- [WORK TO BE COMPLETED] Going through the data below, please show each line containing the string "GrpW".

- [Stored data]
☆ ☆ ☆ ☆ ☆
`src/include/ycbcr_cfg.svh`:
```
`ifndef YCBCR_CFG_SVH
`define YCBCR_CFG_SVH

// pixel geometry
`define YCC_PIX_W   8
`define YCC_LANES   8
`define YCC_WORD_W  (`YCC_LANES * `YCC_PIX_W)

// sram address width and groups per run
`define YCC_ADDR_W  11
`define YCC_GROUPS  16

// luma weights, scaled by 256
`define YCC_KY_R    77
`define YCC_KY_G    150
`define YCC_KY_B    29

// blue difference weights
`define YCC_KCB_R   (-43)
`define YCC_KCB_G   (-85)
`define YCC_KCB_B   128

// red difference weights
`define YCC_KCR_R   128
`define YCC_KCR_G   (-107)
`define YCC_KCR_B   (-21)

`define YCC_ROUND   128
`define YCC_OFFSET  128

`endif

```
`src/design/ycbcr_pkg.sv`:
```
`include "ycbcr_cfg.svh"

package ycbcr_pkg;

    // one sram word, seen raw on the ports or split into pixel lanes
    // lane 0 sits in the top bits
    typedef union packed {
        logic [`YCC_WORD_W-1:0]                 raw;
        logic [0:`YCC_LANES-1][`YCC_PIX_W-1:0]  lanes;
    } pixelWord_u;

endpackage

```
`src/design/planeFetcher.sv`:
```
`timescale 1ns/1ps
`include "ycbcr_cfg.svh"

module planeFetcher (
    input  logic                   clk,
    input  logic                   rst_n,
    input  logic                   enable,
    input  logic                   runDone,
    output logic [`YCC_ADDR_W-1:0] rdAddr,
    output logic                   fetchValid
);

    localparam int RunLen = 3 * `YCC_GROUPS;
    localparam logic [`YCC_ADDR_W-1:0] LastAddr = `YCC_ADDR_W'(RunLen - 1);

    localparam logic [1:0] StIdle  = 2'd0;
    localparam logic [1:0] StFetch = 2'd1;
    localparam logic [1:0] StDrain = 2'd2;

    logic [1:0] state;

    always_ff @(posedge clk) begin
        if (!rst_n) begin
            state      <= StIdle;
            rdAddr     <= '0;
            fetchValid <= 1'b0;
        end else begin
            // data for the address issued now shows up next cycle
            fetchValid <= (state == StFetch);
            case (state)
                StIdle: begin
                    if (enable) begin
                        state  <= StFetch;
                        rdAddr <= '0;
                    end
                end
                StFetch: begin
                    if (rdAddr == LastAddr) begin
                        state <= StDrain;
                    end else begin
                        rdAddr <= rdAddr + 1'b1;
                    end
                end
                StDrain: begin
                    // enable stays ignored until the last Cr word is out
                    if (runDone) begin
                        state <= StIdle;
                    end
                end
                default: begin
                    state <= StIdle;
                end
            endcase
        end
    end

    addrInRange: assert property (
        @(posedge clk) disable iff (!rst_n)
        (state == StFetch) |-> (rdAddr < RunLen)
    );

endmodule

```
`src/design/planeAligner.sv`:
```
`timescale 1ns/1ps
`include "ycbcr_cfg.svh"

module planeAligner (
    input  logic                 clk,
    input  logic                 rst_n,
    input  logic                 fetchValid,
    input  ycbcr_pkg::pixelWord_u rdData,
    output ycbcr_pkg::pixelWord_u rIn,
    output ycbcr_pkg::pixelWord_u gIn,
    output ycbcr_pkg::pixelWord_u bIn,
    output logic                 rgbValid
);

    // plane order within a group: R, G, B
    logic [1:0] plane;

    always_ff @(posedge clk) begin
        if (!rst_n) begin
            plane    <= 2'd0;
            rgbValid <= 1'b0;
        end else begin
            rgbValid <= fetchValid && (plane == 2'd2);
            if (fetchValid) begin
                plane <= (plane == 2'd2) ? 2'd0 : plane + 2'd1;
            end
        end
    end

    // plane holding registers
    always_ff @(posedge clk) begin
        if (fetchValid) begin
            case (plane)
                2'd0:    rIn <= rdData;
                2'd1:    gIn <= rdData;
                default: bIn <= rdData;
            endcase
        end
    end

    // groups are three words apart, so a triplet never repeats back to back
    singleValid: assert property (
        @(posedge clk) disable iff (!rst_n)
        rgbValid |=> !rgbValid
    );

endmodule

```
`src/design/colorConverter.sv`:
```
`timescale 1ns/1ps
`include "ycbcr_cfg.svh"

module colorConverter (
    input  logic                   clk,
    input  logic                   rst_n,
    input  logic                   rgbValid,
    input  ycbcr_pkg::pixelWord_u  rIn,
    input  ycbcr_pkg::pixelWord_u  gIn,
    input  ycbcr_pkg::pixelWord_u  bIn,
    output logic [`YCC_ADDR_W-1:0] wrAddr,
    output ycbcr_pkg::pixelWord_u  wrData,
    output logic                   wen,
    output logic                   runDone,
    output logic                   valid
);

    import ycbcr_pkg::*;

    localparam int AccW   = `YCC_PIX_W + 10;
    localparam int Frac   = 8;
    localparam int PixMax = (1 << `YCC_PIX_W) - 1;
    localparam int RunLen = 3 * `YCC_GROUPS;
    localparam int GrpW   = $clog2(`YCC_GROUPS + 1);
    localparam logic [`YCC_ADDR_W-1:0] LastAddr  = `YCC_ADDR_W'(RunLen - 1);
    localparam logic [GrpW-1:0]        LastGroup = GrpW'(`YCC_GROUPS - 1);

    localparam logic [1:0] PhIdle = 2'd0;
    localparam logic [1:0] PhCb   = 2'd1;
    localparam logic [1:0] PhCr   = 2'd2;

    function automatic logic [`YCC_PIX_W-1:0] clampPix(input logic signed [AccW-1:0] v);
        logic [`YCC_PIX_W-1:0] res;
        if (v < 0) begin
            res = '0;
        end else if (v > PixMax) begin
            res = '1;
        end else begin
            res = v[`YCC_PIX_W-1:0];
        end
        return res;
    endfunction

    wire pixelWord_u yNext;
    wire pixelWord_u cbNext;
    wire pixelWord_u crNext;

    pixelWord_u yReg;
    pixelWord_u cbReg;
    pixelWord_u crReg;

    logic            cvtValid;
    logic [1:0]      wrPhase;
    logic [GrpW-1:0] groupCnt;

    for (genvar i = 0; i < `YCC_LANES; i++) begin : gLane
        logic signed [AccW-1:0] rS, gS, bS;
        logic signed [AccW-1:0] ySum, cbSum, crSum;

        assign rS = {{(AccW - `YCC_PIX_W){1'b0}}, rIn.lanes[i]};
        assign gS = {{(AccW - `YCC_PIX_W){1'b0}}, gIn.lanes[i]};
        assign bS = {{(AccW - `YCC_PIX_W){1'b0}}, bIn.lanes[i]};

        assign ySum  = AccW'(`YCC_KY_R * rS + `YCC_KY_G * gS + `YCC_KY_B * bS + `YCC_ROUND);
        assign cbSum = AccW'(`YCC_KCB_R * rS + `YCC_KCB_G * gS + `YCC_KCB_B * bS + `YCC_ROUND);
        assign crSum = AccW'(`YCC_KCR_R * rS + `YCC_KCR_G * gS + `YCC_KCR_B * bS + `YCC_ROUND);

        // arithmetic shift floors negative sums too
        assign yNext.lanes[i]  = clampPix(ySum >>> Frac);
        assign cbNext.lanes[i] = clampPix(AccW'((cbSum >>> Frac) + `YCC_OFFSET));
        assign crNext.lanes[i] = clampPix(AccW'((crSum >>> Frac) + `YCC_OFFSET));
    end

    always_ff @(posedge clk) begin
        if (rgbValid) begin
            yReg  <= yNext;
            cbReg <= cbNext;
            crReg <= crNext;
        end
    end

    // write word follows the phase, Y right after conversion
    always_ff @(posedge clk) begin
        if (cvtValid) begin
            wrData <= yReg;
        end else if (wrPhase == PhCb) begin
            wrData <= cbReg;
        end else if (wrPhase == PhCr) begin
            wrData <= crReg;
        end
    end

    always_ff @(posedge clk) begin
        if (!rst_n) begin
            cvtValid <= 1'b0;
            wrPhase  <= PhIdle;
            wrAddr   <= '0;
            wen      <= 1'b1;
            groupCnt <= '0;
            runDone  <= 1'b0;
            valid    <= 1'b0;
        end else begin
            cvtValid <= rgbValid;
            valid    <= runDone;
            runDone  <= 1'b0;
            wen      <= 1'b1;
            if (!wen) begin
                wrAddr <= (wrAddr == LastAddr) ? '0 : wrAddr + 1'b1;
            end
            if (cvtValid) begin
                wen     <= 1'b0;
                wrPhase <= PhCb;
            end else if (wrPhase == PhCb) begin
                wen     <= 1'b0;
                wrPhase <= PhCr;
            end else if (wrPhase == PhCr) begin
                wen     <= 1'b0;
                wrPhase <= PhIdle;
                // last Cr of the run goes out together with runDone
                if (groupCnt == LastGroup) begin
                    groupCnt <= '0;
                    runDone  <= 1'b1;
                end else begin
                    groupCnt <= groupCnt + 1'b1;
                end
            end
        end
    end

    writeInRange: assert property (
        @(posedge clk) disable iff (!rst_n)
        !wen |-> (wrAddr < RunLen)
    );

    // aligner spacing must leave the Y/Cb/Cr sequence free for the next group
    noOverlap: assert property (
        @(posedge clk) disable iff (!rst_n)
        cvtValid |-> (wrPhase == PhIdle)
    );

endmodule

```
`src/design/ycbcrBlockTop.sv`:
```
`timescale 1ns/1ps
`include "ycbcr_cfg.svh"

module ycbcrBlockTop (
    input  logic                   clk,
    input  logic                   rst_n,
    input  logic                   enable,
    input  ycbcr_pkg::pixelWord_u  rdData,
    output logic [`YCC_ADDR_W-1:0] rdAddr,
    output logic [`YCC_ADDR_W-1:0] wrAddr,
    output ycbcr_pkg::pixelWord_u  wrData,
    output logic                   wen,
    output logic                   valid
);

    import ycbcr_pkg::*;

    logic       fetchValid;
    logic       rgbValid;
    logic       runDone;
    pixelWord_u rIn;
    pixelWord_u gIn;
    pixelWord_u bIn;

    planeFetcher uFetcher (
        .clk        (clk),
        .rst_n      (rst_n),
        .enable     (enable),
        .runDone    (runDone),
        .rdAddr     (rdAddr),
        .fetchValid (fetchValid)
    );

    planeAligner uAligner (
        .clk        (clk),
        .rst_n      (rst_n),
        .fetchValid (fetchValid),
        .rdData     (rdData),
        .rIn        (rIn),
        .gIn        (gIn),
        .bIn        (bIn),
        .rgbValid   (rgbValid)
    );

    colorConverter uConverter (
        .clk      (clk),
        .rst_n    (rst_n),
        .rgbValid (rgbValid),
        .rIn      (rIn),
        .gIn      (gIn),
        .bIn      (bIn),
        .wrAddr   (wrAddr),
        .wrData   (wrData),
        .wen      (wen),
        .runDone  (runDone),
        .valid    (valid)
    );

endmodule

```
`config.mk`:
```
export PLATFORM = sky130hd
export DESIGN_NAME = ycbcrBlockTop
export DESIGN_NICKNAME = d
export VERILOG_FILES = /design/src/design/ycbcr_pkg.sv /design/src/design/planeFetcher.sv /design/src/design/planeAligner.sv /design/src/design/colorConverter.sv /design/src/design/ycbcrBlockTop.sv
export VERILOG_INCLUDE_DIRS = /design/src /design/src/include
export SDC_FILE = /design/constraint.sdc
export NUM_CORES = 2
export LEC_CHECK = 0
export BUFFER_PORTS_ARGS = -buffer_cell sky130_fd_sc_hd__buf_4
export CAP_MARGIN = 20
export CORE_AREA = 5 5 401 403
export DETAILED_ROUTE_END_ITERATION = 16
export DIE_AREA = 0 0 406 408
export GPL_TIMING_DRIVEN = 1
export PLACE_DENSITY = 0.83
export SLEW_MARGIN = 5
export SYNTH_ARGS = -nofsm -noshare
export SYNTH_HDL_FRONTEND = slang
export SYNTH_HIERARCHICAL = 1
export SYNTH_SLANG_ARGS = --single-unit
```
`constraint.sdc`:
```
create_clock -name clk -period 18.6 [get_ports clk]
set_clock_uncertainty 0.05 [all_clocks]
set_input_delay 0 -clock clk [delete_from_list [all_inputs] [get_ports clk]]
set_output_delay 0 -clock clk [all_outputs]
set_load 0.005 [all_outputs]
```
==> run metrics <==
critical path required time=18980 ps; count of cell types in the netlist=101; RR Startpoint=uAligner/gIn[12]$_DFFE_PP_; Max Fanout on Critical Path=11; Final Hold Viols=0; DRC errors left=0; register area=14200 sq um; final critical-path share of the clock period=43.6%; Max stage delay on crit path=700 ps; clk sink count=487; Post-DRT Antenna Nets=0; leading cell types in the layout, fill and taps excluded=inv_1, ha_1, fa_1; total die area=166000 sq um; clock slew at reported path FFs=60 ps; antenna violations before repair=3; ratio of cells with drive above 1 in the final layout=3.92%; Post-synth EDFFs=448; routed len/inst=18.9 um; Rel. slew slack=29.5%; hold endpoint=uAligner/bIn[44]$_DFFE_PP_; input/output buffers=154; # nets final=11.7k; Clock Root Buffer=clkbuf_16; worst-margin pin slew=1060 ps; area grow syn2layout=8.26%; Setup CP Type=reg -> reg; Multi-input gate area=61900 sq um; fraction of registers with async set/reset=0%; gpl congestion=0.972; pwr/cell area=75.9 nW/um^2; # resized after CTS=0; drt via density=5.44; Final Cell Area=92500 sq um; die height=408 um; I/O pins=155; Worst Setup End Kind=register; final wirelength=203000 um; Most used DFF post-synth=edfxtp_1; R2R setup slack=10490 ps; CP Data Arrival Time=8490 ps; min-delay src=rdData[44]; CTS buffer count=61; Max IR drop VDD=0.000162 V; Slew Limit Fails=0; Mapped Nets=11.4k; Clock Tree Buf Depth=3; 1st-iter DRT viols=3465; Fin Setup TNS=0 ps; row cnt=146; commonest non-fill, non-tap cell in the layout=inv_1; hold buffer count at CTS=115; RSZ-0062 raised after global routing=no; first drt pass iteration count=5; grt total ovfl=0; TritonCTS clock tree=yes; die width=406 um; sequential element share of the synthesized area=16.7%; clk_lat worst skew=720 ps; Fillers=12.5k; largest net degree at the start of global routing=101; minimum clock period=8110 ps; Mapped Area=85400 sq um; vias in the first global route=63.5k; postcts setup bufs=0; Syn. warnings=6; Max Clock Freq=0.123 GHz; run status=finished clean; Core Region=157000 sq um; register bit total from synthesis=487; initial core utilization=54.4%; global-route wire length before repair=329000 um; mean post-synth cell area=10.3 sq um; vias=58.2k; hold depth=2; Detail Placement HPWL=167000 um; Hold Path Class=in -> reg; crit start category=register; Global Route Usage Sum=24.9%; cell area after placement=89200 sq um; FF-to-FF path depth=25; Slowest-stage cell, CP=edfxtp_1; Cells after Synth=8274; Setup violations, final=0; maxcap violations=0; number of H-tree levels=2; leak pwr=47.9 nW; FF-to-FF End=uConverter/yReg[11]$_SDFFCE_PN0P_
routing by layer:
layer	GRT usage [%]	part of all wire, %	up-vias
li1	-	-	27126
met1	32.5	42	29159
met2	42.7	49	1554
met3	3.73	5.7	395
met4	7.91	3.4	0
met5	0	0	-
layout make-up:
class / instances / area share (%)
Antenna cell: 3 / 0.00812
Multi-Input combinational cell: 5310 / 66.9
Clock inverter: 47 / 0.595
Timing Repair Buffer: 285 / 2.67
Clock buffer: 68 / 1.71
Tap cell: 2072 / 2.80
Inverter: 2435 / 9.89
Sequential cell: 487 / 15.4
cell usage after synthesis, types with 79 or more instances:
cell type	instances	area (sq um)
inv_1	2434	9140
ha_1	1857	23200
fa_1	1214	24300
edfxtp_1	448	13500
a21oi_1	261	1310
o21ai_0	228	1140
nor2_1	216	811
xnor2_1	199	1740
nand2_1	163	612
xor2_1	127	1110
nor3_1	103	515
o21a_1	95	713
a21o_1	79	593
stage by stage:
stage	hold slack [ps]	cells	utilization, %	power [mW]	setup slack, ps
6_report	22.2	10707	58.9	7.02	10490
5_1_grt	28.5	10705	58.9	7.66	10030
3_3_place_gp	144	10472	56.8	5.48	10740
2_1_floorplan	48.9	8274	-	4.64	11230
3_5_place_dp	146	10472	56.8	5.67	10630
4_1_cts	0.222	10702	58.8	7.03	10580
how the worst max path moves through the flow:
stage                                    start                                 to  slack [ps]  depth (start not counted)
finish              uAligner/gIn[12]$_DFFE_PP_  uConverter/yReg[11]$_SDFFCE_PN0P_       10490                         25
global route        uAligner/gIn[12]$_DFFE_PP_  uConverter/yReg[15]$_SDFFCE_PN0P_       10030                         25
CTS                 uAligner/gIn[12]$_DFFE_PP_  uConverter/yReg[11]$_SDFFCE_PN0P_       10580                         25
detailed placement  uAligner/gIn[12]$_DFFE_PP_  uConverter/yReg[11]$_SDFFCE_PN0P_       10630                         25
global placement    uAligner/gIn[52]$_DFFE_PP_  uConverter/yReg[48]$_SDFFCE_PN0P_       10740                         27
floorplan           uAligner/gIn[52]$_DFFE_PP_  uConverter/yReg[53]$_SDFFCE_PN0P_       11230                         27
logic make-up after synthesis:
family                   count (synthesis)  share of synthesized area (%)
AO/OA/AOI/OAI                          974                           7.33
XOR/XNOR                               328                           3.39
adder cells (fa/ha/maj)               3071                           55.6
buffers and inverters                 2477                           10.9
flip-flops                             487                           16.7
multiplexers                            77                          0.903
AND/OR/NAND/NOR                        860                           5.16
power by group:
group | switching, mW | leakage [nW] | internal (mW) | total (mW)
Combinational | 2.49 | 42.5 | 1.88 | 4.37
Clock | 0.523 | 1.03 | 0.743 | 1.27
Sequential | 0.0320 | 4.36 | 1.36 | 1.39
state kept, by name, summed over array words and instances (netlist names), 2 cells and up:
name and count:
uAligner/plane 2, uFetcher/rdAddr 11, uConverter/cbReg 64, uConverter/wrData 64, uConverter/yReg 64, uAligner/rIn 64
uAligner/gIn 64, uConverter/wrAddr 11, uConverter/crReg 64, uConverter/wrPhase 2, uFetcher/state 2, uConverter/groupCnt 5
uAligner/bIn 64
worst max-delay path: cells and delay by family, from the launching register on:
family | cells | cell delay [ps]
simple gates | 2 | 510
compound gates | 5 | 1480
buf+inv | 6 | 430
xor+xnor | 1 | 150
fa+ha+maj | 11 | 4510
flops | 1 | 700
Power figures use the tool's default switching activity.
☆ ☆ ☆ ☆ ☆
- [SOLUTION TO THIS TASK]
    localparam int GrpW   = $clog2(`YCC_GROUPS + 1);
    localparam logic [GrpW-1:0]        LastGroup = GrpW'(`YCC_GROUPS - 1);
    logic [GrpW-1:0] groupCnt;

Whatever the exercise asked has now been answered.